Exercise input:
::::

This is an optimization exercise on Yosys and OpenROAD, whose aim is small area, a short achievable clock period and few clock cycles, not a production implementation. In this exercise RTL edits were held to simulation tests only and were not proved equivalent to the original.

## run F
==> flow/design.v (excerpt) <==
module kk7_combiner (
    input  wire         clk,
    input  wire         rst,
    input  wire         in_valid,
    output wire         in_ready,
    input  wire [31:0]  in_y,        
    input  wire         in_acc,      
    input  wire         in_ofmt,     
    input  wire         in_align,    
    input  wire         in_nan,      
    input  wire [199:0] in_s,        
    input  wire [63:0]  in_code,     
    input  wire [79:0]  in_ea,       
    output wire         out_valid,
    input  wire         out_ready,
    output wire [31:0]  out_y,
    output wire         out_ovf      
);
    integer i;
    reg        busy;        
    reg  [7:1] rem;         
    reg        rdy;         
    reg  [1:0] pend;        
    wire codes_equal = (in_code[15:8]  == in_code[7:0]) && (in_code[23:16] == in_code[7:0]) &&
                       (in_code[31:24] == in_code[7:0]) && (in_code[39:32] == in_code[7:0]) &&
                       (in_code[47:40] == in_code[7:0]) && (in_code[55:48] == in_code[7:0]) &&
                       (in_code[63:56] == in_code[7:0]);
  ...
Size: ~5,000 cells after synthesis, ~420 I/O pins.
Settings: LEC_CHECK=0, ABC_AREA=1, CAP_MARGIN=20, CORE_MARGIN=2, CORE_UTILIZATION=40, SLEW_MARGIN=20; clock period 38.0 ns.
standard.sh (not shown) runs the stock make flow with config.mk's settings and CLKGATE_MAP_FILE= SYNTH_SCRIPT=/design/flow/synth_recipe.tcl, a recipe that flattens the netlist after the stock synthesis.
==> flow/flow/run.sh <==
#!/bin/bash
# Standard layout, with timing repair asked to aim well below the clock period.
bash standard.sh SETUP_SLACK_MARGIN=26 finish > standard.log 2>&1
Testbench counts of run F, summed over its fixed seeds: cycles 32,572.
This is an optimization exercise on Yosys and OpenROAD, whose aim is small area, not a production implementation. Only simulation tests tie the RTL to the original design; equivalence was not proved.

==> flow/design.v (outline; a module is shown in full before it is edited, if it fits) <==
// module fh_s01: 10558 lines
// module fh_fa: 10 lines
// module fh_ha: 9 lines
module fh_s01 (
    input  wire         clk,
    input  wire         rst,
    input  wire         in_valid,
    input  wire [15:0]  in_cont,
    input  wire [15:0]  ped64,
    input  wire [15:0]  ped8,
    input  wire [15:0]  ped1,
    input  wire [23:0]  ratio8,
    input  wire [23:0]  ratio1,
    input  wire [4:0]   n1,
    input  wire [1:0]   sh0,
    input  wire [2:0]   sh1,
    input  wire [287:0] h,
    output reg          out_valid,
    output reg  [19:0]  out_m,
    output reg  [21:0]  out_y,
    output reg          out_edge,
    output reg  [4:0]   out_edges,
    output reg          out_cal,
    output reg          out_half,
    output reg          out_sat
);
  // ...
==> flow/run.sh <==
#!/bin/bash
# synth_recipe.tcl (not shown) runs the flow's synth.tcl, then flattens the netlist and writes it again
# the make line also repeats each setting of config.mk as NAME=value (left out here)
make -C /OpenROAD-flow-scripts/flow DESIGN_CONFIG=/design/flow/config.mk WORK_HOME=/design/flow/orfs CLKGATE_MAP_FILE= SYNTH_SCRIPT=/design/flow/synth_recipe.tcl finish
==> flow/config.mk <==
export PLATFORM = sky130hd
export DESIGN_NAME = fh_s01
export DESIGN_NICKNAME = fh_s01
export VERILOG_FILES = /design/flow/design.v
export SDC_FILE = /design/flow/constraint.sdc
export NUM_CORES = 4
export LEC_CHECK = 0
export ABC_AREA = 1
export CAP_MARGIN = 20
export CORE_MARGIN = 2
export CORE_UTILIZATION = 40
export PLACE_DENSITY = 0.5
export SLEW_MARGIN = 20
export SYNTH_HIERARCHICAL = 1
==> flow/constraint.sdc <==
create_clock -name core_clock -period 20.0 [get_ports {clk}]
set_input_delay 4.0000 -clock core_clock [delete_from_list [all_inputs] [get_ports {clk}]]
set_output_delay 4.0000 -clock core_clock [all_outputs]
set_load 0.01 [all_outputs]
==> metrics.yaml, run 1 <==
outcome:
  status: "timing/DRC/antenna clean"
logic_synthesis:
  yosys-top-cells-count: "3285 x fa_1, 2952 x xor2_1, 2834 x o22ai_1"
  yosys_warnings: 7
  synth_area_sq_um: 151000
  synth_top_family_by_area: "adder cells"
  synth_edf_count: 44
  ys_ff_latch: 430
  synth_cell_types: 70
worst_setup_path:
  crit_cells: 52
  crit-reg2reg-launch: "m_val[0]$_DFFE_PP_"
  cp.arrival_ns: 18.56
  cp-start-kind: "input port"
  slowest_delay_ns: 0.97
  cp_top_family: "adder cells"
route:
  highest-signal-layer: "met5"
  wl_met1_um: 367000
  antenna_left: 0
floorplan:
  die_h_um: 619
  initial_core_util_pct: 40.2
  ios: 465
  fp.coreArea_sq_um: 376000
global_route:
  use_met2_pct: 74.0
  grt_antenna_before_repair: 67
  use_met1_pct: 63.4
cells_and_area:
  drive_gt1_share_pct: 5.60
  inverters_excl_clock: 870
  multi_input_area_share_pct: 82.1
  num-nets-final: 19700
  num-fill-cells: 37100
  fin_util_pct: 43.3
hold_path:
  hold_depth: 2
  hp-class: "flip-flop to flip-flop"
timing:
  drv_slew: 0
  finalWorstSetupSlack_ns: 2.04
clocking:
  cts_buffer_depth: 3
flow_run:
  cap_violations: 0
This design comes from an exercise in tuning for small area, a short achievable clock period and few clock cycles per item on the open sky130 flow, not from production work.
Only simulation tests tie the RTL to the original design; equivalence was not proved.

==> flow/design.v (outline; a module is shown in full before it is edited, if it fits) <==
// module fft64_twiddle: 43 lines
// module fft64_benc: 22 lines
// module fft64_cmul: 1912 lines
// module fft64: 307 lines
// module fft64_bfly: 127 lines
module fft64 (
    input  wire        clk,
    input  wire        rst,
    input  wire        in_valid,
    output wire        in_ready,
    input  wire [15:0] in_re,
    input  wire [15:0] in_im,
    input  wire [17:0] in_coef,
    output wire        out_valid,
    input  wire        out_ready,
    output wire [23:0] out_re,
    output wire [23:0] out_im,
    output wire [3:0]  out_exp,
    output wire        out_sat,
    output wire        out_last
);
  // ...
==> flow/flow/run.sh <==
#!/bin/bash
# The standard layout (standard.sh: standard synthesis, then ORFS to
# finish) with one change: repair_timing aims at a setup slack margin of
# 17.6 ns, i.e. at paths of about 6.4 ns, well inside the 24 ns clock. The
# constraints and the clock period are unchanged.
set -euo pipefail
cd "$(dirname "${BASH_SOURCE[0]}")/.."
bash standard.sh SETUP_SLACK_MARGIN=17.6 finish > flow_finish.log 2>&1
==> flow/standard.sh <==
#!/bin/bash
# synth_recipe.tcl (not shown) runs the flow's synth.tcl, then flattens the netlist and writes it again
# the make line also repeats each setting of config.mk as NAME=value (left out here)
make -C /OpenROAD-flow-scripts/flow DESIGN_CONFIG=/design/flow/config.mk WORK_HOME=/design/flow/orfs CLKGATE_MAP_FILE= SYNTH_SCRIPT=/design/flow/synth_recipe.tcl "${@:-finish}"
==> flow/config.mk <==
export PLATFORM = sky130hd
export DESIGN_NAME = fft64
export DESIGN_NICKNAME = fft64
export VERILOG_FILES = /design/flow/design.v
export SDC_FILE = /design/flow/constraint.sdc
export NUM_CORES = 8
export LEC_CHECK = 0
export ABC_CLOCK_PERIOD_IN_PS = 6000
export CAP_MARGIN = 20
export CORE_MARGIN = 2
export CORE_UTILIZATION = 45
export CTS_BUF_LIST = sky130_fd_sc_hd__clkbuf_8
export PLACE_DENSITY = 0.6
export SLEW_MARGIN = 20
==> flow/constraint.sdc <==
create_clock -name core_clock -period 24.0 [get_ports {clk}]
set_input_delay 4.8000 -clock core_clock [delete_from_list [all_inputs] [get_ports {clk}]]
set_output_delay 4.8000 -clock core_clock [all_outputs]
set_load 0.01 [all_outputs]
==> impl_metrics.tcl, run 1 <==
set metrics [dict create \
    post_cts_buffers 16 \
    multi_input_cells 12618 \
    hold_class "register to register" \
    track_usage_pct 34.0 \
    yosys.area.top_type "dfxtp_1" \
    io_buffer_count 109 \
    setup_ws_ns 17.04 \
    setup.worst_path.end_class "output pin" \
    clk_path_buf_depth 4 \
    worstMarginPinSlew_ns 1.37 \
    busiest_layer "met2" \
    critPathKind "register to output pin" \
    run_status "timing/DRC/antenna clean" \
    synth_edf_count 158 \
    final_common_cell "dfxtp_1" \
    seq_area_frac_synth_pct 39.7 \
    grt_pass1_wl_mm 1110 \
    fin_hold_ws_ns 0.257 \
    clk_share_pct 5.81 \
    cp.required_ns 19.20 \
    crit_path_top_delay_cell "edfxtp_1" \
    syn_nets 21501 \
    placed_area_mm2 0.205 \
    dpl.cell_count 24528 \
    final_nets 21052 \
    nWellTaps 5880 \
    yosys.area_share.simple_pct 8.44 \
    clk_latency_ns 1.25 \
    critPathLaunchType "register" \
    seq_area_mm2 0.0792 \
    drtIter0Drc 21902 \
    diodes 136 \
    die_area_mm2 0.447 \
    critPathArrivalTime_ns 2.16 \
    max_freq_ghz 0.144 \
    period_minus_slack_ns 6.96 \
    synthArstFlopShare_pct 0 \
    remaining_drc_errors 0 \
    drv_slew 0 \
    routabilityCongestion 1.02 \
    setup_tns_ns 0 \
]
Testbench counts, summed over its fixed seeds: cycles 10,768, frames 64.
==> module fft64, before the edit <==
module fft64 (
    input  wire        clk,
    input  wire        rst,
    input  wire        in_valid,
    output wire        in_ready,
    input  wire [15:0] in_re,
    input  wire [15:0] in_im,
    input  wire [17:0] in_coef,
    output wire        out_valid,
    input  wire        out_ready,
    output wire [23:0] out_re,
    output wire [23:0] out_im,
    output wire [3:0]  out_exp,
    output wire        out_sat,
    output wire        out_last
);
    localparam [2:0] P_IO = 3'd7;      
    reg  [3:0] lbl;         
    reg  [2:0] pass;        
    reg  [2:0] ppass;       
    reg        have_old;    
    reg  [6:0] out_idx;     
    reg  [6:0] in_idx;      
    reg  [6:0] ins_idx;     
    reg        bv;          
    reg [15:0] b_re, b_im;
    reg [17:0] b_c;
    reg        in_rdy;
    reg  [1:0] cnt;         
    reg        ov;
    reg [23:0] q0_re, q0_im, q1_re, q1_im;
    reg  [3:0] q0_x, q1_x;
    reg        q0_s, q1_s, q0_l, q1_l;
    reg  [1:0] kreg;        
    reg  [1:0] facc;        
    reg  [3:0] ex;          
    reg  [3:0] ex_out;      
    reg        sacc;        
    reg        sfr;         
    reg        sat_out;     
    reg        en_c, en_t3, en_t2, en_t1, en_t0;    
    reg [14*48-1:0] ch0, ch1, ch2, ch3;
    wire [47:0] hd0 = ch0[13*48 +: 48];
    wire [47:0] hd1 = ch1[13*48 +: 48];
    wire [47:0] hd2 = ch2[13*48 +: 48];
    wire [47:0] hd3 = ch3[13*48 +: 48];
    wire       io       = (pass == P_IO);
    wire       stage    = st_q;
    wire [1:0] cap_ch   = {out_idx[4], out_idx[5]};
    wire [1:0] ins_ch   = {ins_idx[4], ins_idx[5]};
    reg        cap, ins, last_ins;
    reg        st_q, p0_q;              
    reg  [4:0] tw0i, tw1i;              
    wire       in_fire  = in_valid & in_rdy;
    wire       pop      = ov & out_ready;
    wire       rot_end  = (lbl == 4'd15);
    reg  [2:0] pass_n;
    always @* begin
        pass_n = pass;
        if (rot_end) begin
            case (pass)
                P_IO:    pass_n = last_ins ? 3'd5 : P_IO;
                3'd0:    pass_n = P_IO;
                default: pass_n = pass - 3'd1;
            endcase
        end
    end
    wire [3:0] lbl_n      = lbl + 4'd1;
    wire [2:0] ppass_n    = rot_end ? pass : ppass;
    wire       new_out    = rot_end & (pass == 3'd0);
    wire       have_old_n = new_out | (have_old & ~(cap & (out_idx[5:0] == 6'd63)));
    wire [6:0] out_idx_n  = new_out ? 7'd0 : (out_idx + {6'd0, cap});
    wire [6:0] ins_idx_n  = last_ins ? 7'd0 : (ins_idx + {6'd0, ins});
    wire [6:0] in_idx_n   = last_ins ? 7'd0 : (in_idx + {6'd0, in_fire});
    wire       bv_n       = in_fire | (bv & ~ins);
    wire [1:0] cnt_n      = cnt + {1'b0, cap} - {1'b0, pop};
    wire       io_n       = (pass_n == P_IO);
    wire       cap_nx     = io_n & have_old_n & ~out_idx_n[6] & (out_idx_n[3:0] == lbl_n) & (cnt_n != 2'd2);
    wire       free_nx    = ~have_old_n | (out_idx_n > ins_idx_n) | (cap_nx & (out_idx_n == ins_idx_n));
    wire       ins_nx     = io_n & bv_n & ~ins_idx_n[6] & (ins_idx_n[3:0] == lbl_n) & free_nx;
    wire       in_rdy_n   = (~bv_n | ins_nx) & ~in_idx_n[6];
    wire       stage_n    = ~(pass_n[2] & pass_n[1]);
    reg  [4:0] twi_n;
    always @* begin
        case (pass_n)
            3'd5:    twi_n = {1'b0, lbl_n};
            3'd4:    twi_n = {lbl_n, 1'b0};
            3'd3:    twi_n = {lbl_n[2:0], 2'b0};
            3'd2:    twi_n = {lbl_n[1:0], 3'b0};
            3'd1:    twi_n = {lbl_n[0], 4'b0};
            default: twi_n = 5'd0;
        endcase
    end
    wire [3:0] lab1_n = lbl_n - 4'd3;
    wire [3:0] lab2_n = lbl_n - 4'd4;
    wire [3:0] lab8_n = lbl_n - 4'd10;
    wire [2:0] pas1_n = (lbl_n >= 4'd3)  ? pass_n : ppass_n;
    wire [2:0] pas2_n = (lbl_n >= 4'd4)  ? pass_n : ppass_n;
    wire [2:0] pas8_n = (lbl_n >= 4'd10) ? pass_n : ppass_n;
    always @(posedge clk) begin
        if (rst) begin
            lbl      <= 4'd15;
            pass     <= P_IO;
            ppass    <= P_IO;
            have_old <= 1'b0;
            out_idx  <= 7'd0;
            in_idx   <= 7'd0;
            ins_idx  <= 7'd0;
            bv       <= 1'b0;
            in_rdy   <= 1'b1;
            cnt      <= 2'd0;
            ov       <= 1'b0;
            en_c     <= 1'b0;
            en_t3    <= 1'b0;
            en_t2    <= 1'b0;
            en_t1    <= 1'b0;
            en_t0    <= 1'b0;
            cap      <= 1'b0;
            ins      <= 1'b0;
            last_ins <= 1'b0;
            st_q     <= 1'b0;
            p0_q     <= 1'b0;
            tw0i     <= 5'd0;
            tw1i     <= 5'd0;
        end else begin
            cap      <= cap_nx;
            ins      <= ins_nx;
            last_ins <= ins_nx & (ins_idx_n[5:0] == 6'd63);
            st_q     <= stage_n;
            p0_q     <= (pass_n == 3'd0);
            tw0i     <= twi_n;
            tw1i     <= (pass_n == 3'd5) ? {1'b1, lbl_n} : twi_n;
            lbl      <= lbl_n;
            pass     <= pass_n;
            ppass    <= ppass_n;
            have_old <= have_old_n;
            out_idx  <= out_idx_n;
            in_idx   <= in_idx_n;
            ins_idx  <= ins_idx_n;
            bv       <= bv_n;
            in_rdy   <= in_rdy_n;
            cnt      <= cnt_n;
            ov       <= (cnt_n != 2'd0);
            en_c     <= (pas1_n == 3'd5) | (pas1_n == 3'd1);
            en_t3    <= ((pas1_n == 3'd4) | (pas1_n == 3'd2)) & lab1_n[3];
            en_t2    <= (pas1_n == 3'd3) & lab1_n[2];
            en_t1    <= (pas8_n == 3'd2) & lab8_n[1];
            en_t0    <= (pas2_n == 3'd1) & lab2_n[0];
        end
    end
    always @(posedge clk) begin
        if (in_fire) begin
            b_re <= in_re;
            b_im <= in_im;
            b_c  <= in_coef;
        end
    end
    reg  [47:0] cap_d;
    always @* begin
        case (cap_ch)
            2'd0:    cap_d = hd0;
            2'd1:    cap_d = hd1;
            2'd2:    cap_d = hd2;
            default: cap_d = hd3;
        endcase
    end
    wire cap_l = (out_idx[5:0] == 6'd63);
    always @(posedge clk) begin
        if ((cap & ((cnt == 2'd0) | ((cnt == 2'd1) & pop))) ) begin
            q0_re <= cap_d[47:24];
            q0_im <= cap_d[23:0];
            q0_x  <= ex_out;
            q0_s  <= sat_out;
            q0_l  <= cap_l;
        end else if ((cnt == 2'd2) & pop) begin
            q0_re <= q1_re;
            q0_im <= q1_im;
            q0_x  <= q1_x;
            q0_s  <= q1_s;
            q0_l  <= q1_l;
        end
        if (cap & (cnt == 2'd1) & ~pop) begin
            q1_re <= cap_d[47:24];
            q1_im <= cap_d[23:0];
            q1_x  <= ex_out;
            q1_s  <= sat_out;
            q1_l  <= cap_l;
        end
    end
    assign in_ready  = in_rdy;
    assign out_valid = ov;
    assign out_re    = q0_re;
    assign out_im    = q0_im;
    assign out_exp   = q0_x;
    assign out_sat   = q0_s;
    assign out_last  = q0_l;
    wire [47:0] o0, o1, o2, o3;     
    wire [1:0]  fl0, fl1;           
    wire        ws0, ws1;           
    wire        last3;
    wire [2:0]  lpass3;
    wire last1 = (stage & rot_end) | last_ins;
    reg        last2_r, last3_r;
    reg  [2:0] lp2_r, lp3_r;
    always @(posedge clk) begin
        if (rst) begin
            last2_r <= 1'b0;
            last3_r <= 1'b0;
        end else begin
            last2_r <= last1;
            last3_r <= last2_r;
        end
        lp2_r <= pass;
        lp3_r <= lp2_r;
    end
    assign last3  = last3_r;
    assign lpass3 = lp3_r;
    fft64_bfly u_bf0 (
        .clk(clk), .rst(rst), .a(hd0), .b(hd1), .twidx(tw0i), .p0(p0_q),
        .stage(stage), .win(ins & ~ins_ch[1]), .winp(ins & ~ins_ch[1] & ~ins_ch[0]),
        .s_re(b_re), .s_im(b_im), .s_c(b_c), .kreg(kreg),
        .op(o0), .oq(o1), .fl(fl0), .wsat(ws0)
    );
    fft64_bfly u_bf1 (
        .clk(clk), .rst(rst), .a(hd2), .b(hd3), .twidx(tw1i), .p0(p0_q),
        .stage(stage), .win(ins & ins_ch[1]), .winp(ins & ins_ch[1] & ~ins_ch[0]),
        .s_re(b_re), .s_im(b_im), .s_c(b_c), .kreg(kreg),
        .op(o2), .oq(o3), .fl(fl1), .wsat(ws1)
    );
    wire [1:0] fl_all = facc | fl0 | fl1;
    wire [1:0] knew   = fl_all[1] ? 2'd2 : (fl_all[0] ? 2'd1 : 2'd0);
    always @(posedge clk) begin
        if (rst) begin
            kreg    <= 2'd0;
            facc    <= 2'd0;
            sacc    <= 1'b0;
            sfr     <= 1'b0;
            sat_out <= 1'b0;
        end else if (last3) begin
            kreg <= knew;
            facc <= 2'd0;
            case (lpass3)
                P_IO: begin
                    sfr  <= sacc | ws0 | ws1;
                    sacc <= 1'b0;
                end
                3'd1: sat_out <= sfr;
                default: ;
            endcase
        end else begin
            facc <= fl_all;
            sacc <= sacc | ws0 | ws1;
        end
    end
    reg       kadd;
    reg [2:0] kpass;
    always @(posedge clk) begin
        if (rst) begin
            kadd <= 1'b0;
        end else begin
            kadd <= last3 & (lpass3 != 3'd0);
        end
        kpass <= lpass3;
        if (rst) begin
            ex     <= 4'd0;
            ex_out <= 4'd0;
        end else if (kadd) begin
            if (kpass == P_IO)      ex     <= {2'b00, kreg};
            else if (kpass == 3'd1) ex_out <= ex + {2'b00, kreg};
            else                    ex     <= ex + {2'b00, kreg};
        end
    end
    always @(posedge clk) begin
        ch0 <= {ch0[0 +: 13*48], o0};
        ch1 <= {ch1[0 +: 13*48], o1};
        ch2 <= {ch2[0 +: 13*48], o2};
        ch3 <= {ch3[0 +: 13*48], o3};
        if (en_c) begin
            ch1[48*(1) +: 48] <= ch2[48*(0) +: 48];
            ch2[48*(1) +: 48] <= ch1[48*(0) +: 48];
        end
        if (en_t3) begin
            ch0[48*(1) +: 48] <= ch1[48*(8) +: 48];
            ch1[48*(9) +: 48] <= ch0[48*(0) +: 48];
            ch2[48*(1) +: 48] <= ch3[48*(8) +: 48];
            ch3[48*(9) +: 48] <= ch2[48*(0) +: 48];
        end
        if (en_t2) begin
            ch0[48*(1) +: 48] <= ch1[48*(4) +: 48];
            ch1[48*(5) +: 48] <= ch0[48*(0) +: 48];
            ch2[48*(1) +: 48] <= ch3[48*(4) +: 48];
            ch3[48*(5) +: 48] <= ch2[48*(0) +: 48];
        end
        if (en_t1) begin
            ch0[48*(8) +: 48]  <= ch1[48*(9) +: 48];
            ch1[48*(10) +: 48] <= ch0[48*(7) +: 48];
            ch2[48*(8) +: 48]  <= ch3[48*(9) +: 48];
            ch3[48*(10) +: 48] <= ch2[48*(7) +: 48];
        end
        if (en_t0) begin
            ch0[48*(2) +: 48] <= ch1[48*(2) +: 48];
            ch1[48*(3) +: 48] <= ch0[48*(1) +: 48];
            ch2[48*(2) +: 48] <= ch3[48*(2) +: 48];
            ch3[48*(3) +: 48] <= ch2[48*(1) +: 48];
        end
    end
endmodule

::::

Task prompt:
Check every line above for the string "clean" and copy those that have it.

Exercise output:
  status: "timing/DRC/antenna clean"
    run_status "timing/DRC/antenna clean" \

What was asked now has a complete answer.